> **Records for processing**

------------------------------------------------------------

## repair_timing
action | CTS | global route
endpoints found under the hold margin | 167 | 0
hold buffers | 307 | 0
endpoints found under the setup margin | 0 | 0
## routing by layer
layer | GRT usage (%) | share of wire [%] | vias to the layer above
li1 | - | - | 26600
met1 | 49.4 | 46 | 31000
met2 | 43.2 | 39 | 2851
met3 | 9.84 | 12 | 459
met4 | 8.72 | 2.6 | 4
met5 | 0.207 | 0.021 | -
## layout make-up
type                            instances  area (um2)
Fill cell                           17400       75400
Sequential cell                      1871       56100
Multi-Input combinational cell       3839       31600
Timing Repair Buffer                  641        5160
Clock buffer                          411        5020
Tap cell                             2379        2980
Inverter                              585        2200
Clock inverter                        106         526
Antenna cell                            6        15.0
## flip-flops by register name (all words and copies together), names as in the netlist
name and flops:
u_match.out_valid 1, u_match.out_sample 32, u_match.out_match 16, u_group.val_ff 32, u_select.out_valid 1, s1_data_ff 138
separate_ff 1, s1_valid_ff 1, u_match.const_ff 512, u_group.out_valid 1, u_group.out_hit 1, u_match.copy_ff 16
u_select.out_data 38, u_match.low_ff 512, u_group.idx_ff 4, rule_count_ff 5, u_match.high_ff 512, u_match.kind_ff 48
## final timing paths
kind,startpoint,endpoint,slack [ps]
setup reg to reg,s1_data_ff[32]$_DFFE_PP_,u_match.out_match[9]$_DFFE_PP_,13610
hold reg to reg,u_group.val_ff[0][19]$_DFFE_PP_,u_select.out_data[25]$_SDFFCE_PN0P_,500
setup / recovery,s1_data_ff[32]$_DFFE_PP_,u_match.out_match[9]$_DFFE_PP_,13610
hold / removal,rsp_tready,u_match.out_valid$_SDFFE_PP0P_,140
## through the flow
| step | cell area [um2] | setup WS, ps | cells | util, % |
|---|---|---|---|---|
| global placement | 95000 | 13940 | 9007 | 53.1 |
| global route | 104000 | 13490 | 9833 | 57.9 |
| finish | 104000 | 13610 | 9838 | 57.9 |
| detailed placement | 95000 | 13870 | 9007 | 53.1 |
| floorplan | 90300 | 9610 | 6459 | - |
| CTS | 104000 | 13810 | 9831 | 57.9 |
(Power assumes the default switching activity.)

------------------------------------------------------------

> **Instructions for the task**
Among the lines above, find those containing the word "layer" and copy each.

> **Expected output**
## routing by layer
layer | GRT usage (%) | share of wire [%] | vias to the layer above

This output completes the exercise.